Provide again, from the entries below, every line from the one containing "export DESIGN_NAME = sram_host_ctrl" through the one containing "export SYNTH_ARGS = -nofsm -noshare", exactly as written, and no other line.

Data for the task:
*** Block opens ***
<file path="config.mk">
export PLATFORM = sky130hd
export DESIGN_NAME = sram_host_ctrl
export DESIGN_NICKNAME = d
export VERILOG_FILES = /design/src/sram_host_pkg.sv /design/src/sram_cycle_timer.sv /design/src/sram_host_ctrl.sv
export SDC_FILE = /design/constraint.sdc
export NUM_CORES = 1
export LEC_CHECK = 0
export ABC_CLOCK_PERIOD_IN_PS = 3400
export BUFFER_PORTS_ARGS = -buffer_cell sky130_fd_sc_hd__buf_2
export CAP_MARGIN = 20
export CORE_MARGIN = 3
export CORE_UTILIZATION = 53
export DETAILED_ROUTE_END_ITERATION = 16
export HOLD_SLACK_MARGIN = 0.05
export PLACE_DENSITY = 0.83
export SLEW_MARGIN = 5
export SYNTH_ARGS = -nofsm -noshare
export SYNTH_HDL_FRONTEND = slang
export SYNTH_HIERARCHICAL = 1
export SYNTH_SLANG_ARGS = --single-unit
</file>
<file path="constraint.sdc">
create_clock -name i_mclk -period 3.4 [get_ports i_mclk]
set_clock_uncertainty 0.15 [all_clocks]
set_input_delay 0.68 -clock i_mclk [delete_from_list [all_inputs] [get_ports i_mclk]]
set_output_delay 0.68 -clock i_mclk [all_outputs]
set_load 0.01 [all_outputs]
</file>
*** Block closes ***
*** Block opens ***
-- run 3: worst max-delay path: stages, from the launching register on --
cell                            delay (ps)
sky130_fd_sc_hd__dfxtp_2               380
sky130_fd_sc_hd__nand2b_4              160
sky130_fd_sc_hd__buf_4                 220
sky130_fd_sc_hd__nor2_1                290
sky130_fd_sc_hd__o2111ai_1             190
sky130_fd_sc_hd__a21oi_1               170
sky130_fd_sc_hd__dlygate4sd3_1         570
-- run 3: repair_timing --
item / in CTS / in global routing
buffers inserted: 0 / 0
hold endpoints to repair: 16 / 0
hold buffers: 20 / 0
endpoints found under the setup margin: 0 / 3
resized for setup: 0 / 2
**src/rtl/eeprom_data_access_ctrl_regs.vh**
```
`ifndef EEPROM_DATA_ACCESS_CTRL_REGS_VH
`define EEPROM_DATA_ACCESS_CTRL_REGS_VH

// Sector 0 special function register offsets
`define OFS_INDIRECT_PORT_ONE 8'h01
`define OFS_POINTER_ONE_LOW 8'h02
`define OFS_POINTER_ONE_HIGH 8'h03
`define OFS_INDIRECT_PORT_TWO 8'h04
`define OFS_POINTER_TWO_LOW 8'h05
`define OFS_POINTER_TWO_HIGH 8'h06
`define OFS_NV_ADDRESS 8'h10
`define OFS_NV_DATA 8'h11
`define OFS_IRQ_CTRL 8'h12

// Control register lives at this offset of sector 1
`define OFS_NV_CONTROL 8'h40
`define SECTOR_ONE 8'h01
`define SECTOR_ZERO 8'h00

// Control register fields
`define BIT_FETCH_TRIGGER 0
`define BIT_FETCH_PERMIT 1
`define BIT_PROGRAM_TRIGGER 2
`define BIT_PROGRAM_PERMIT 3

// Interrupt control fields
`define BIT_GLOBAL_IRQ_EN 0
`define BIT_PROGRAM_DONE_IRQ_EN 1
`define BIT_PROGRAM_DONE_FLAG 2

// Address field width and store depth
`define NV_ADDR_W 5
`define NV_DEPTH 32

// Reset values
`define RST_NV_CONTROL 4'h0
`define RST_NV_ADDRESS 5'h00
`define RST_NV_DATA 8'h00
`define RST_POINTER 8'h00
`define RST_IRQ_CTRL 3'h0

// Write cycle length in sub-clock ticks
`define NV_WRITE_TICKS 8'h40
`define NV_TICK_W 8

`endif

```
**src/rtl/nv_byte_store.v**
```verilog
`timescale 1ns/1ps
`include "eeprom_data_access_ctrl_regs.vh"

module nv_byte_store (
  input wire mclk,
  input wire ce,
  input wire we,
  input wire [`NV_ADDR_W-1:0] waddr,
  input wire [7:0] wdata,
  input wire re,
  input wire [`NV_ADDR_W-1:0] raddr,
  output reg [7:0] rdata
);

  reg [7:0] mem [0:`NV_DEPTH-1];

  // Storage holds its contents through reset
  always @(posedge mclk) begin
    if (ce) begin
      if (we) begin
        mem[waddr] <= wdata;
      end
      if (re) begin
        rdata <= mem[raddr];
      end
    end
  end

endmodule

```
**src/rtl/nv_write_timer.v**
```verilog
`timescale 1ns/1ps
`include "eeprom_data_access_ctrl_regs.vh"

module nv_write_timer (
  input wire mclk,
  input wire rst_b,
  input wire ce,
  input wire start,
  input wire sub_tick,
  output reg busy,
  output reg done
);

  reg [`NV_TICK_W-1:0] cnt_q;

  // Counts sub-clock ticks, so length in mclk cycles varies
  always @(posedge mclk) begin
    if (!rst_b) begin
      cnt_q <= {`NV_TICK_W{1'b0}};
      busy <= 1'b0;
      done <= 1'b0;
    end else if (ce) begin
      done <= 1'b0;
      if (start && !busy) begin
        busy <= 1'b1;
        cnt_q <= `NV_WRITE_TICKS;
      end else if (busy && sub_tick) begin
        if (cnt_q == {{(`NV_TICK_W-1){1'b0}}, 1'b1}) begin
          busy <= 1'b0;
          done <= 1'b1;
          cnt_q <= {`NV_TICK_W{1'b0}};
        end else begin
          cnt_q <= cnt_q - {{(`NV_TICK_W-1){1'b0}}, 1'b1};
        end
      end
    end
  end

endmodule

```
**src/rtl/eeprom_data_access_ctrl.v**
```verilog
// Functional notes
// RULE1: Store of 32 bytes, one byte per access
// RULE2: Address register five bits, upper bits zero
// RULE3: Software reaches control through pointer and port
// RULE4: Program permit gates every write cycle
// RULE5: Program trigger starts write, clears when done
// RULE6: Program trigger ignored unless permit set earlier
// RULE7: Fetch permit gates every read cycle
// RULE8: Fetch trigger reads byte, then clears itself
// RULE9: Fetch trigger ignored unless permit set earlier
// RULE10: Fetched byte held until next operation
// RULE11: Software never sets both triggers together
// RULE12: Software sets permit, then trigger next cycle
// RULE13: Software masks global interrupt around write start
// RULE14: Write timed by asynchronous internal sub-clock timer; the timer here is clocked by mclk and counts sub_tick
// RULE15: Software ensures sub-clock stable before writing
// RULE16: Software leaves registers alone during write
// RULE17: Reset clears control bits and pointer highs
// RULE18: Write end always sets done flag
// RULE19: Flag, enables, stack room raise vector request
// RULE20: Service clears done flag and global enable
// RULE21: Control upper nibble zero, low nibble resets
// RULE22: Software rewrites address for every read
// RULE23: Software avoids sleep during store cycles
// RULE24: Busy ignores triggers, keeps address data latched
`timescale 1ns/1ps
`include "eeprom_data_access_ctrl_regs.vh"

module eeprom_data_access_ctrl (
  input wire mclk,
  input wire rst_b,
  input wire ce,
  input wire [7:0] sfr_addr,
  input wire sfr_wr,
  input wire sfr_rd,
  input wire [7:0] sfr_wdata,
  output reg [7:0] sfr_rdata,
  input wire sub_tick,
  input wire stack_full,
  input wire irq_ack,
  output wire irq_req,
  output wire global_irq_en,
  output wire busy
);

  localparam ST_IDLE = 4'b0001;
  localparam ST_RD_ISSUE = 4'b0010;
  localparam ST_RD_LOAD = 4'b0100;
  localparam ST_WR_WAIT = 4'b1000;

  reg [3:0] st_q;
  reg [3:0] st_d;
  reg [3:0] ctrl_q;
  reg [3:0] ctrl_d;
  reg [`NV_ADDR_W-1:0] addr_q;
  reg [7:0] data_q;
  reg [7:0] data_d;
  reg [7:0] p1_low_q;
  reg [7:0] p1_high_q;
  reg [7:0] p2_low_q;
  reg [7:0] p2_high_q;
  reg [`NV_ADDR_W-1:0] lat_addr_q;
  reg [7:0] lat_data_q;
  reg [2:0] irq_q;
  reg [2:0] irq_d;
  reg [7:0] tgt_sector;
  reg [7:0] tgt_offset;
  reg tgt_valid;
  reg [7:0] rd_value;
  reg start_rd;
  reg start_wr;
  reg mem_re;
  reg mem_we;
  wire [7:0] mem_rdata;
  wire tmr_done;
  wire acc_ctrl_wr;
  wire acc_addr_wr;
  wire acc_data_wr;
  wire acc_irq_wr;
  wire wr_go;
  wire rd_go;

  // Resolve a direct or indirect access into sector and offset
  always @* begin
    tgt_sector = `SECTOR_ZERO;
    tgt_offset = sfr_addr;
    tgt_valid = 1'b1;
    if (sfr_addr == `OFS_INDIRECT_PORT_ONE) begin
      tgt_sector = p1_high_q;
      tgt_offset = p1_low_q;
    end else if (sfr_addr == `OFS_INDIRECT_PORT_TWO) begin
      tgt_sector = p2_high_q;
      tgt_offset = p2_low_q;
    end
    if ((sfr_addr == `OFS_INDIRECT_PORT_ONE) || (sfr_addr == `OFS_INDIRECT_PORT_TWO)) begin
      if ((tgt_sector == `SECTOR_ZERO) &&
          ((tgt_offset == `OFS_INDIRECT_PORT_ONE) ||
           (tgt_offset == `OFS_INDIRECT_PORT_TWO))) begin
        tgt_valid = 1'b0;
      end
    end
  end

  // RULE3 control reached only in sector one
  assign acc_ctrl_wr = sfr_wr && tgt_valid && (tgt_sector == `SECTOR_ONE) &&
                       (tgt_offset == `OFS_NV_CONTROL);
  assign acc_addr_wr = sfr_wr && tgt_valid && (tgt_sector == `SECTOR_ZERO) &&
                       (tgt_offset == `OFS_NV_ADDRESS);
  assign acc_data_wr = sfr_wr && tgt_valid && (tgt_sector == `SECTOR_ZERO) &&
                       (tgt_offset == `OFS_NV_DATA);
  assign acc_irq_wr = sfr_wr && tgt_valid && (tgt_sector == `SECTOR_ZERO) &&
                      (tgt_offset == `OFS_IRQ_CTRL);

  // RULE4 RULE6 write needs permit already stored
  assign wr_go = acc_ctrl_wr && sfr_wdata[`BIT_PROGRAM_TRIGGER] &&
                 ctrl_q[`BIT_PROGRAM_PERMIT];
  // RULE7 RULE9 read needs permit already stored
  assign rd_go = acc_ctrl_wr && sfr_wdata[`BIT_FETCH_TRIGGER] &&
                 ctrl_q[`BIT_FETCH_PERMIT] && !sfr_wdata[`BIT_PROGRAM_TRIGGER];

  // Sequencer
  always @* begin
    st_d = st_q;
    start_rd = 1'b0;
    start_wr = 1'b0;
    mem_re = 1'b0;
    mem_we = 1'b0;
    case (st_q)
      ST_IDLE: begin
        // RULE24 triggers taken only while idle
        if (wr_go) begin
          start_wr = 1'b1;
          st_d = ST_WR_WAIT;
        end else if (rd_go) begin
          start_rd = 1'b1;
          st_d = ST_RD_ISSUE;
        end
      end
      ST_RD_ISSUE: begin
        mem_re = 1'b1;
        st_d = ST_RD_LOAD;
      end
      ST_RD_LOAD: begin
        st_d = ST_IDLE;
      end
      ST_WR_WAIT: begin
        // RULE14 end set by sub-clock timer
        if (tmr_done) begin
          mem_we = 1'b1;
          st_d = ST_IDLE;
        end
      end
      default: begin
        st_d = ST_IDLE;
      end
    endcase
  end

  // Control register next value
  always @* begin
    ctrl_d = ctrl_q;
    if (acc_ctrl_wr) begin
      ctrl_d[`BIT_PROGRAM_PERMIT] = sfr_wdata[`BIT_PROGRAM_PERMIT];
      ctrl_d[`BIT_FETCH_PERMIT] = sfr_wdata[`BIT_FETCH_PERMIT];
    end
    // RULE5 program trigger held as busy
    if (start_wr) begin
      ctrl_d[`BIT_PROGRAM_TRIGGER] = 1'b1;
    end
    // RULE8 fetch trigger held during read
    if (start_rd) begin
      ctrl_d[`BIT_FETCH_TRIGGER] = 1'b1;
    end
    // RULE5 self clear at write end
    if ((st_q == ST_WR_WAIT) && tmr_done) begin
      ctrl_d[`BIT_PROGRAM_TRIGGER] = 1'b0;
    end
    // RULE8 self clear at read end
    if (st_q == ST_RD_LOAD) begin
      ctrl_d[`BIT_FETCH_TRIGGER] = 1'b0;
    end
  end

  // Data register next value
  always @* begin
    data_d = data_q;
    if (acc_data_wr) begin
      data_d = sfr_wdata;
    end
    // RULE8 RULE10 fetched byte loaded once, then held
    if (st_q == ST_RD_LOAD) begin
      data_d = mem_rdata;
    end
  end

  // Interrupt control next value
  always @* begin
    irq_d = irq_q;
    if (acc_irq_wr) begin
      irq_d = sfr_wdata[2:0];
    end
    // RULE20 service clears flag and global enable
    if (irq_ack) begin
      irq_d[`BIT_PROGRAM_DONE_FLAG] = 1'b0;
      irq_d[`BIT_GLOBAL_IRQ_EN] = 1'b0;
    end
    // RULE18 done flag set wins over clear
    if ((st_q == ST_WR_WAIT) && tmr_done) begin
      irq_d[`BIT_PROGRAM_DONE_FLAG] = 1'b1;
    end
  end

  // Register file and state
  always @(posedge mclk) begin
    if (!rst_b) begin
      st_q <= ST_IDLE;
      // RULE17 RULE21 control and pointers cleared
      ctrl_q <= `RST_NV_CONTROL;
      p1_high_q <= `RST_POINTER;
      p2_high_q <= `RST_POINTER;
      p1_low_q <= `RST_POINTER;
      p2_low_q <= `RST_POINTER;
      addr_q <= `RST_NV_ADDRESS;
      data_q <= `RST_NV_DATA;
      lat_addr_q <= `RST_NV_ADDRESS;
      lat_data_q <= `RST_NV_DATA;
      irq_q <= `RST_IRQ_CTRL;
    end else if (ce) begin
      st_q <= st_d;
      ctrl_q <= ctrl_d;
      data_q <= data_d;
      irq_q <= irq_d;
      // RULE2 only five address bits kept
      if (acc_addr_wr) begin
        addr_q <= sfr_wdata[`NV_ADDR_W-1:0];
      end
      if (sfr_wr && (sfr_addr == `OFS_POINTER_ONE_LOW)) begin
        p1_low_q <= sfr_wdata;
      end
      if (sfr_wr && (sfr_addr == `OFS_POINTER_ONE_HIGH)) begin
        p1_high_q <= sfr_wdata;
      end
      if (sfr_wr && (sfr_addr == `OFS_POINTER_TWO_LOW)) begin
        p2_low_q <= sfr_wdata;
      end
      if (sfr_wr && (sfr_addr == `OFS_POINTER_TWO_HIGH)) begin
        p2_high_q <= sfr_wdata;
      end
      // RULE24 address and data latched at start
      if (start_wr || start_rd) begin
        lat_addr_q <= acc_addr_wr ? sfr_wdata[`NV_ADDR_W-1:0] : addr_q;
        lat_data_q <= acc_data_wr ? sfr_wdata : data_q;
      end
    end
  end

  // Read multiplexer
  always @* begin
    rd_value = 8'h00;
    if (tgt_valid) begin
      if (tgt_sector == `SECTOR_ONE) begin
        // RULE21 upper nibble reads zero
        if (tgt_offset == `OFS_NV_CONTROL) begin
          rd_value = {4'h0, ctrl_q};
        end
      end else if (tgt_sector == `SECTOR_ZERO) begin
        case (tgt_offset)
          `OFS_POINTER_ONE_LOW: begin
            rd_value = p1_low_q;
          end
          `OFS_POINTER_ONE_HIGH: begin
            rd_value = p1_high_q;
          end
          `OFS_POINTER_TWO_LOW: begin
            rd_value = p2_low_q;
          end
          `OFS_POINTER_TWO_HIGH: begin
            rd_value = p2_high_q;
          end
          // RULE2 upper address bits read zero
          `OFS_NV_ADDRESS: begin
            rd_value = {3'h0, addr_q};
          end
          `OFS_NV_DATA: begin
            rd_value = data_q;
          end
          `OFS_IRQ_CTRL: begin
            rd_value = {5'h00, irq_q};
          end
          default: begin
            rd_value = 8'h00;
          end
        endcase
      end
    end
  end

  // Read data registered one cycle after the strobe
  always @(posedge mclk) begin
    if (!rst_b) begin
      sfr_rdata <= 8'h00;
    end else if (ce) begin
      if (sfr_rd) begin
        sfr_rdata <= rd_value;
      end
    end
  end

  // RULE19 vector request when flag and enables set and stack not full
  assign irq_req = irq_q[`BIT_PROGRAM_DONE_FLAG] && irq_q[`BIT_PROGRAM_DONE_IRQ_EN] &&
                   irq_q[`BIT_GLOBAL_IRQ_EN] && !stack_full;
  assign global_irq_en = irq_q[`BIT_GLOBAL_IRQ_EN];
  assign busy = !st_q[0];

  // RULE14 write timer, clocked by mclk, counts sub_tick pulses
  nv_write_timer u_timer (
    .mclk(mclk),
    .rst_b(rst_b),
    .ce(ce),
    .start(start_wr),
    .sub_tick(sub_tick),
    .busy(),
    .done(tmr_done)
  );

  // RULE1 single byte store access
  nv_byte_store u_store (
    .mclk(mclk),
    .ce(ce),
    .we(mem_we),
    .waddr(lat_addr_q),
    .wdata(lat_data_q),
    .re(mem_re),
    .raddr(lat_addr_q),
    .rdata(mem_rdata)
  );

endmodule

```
*** Block closes ***
Output below:
export DESIGN_NAME = sram_host_ctrl
export DESIGN_NICKNAME = d
export VERILOG_FILES = /design/src/sram_host_pkg.sv /design/src/sram_cycle_timer.sv /design/src/sram_host_ctrl.sv
export SDC_FILE = /design/constraint.sdc
export NUM_CORES = 1
export LEC_CHECK = 0
export ABC_CLOCK_PERIOD_IN_PS = 3400
export BUFFER_PORTS_ARGS = -buffer_cell sky130_fd_sc_hd__buf_2
export CAP_MARGIN = 20
export CORE_MARGIN = 3
export CORE_UTILIZATION = 53
export DETAILED_ROUTE_END_ITERATION = 16
export HOLD_SLACK_MARGIN = 0.05
export PLACE_DENSITY = 0.83
export SLEW_MARGIN = 5
export SYNTH_ARGS = -nofsm -noshare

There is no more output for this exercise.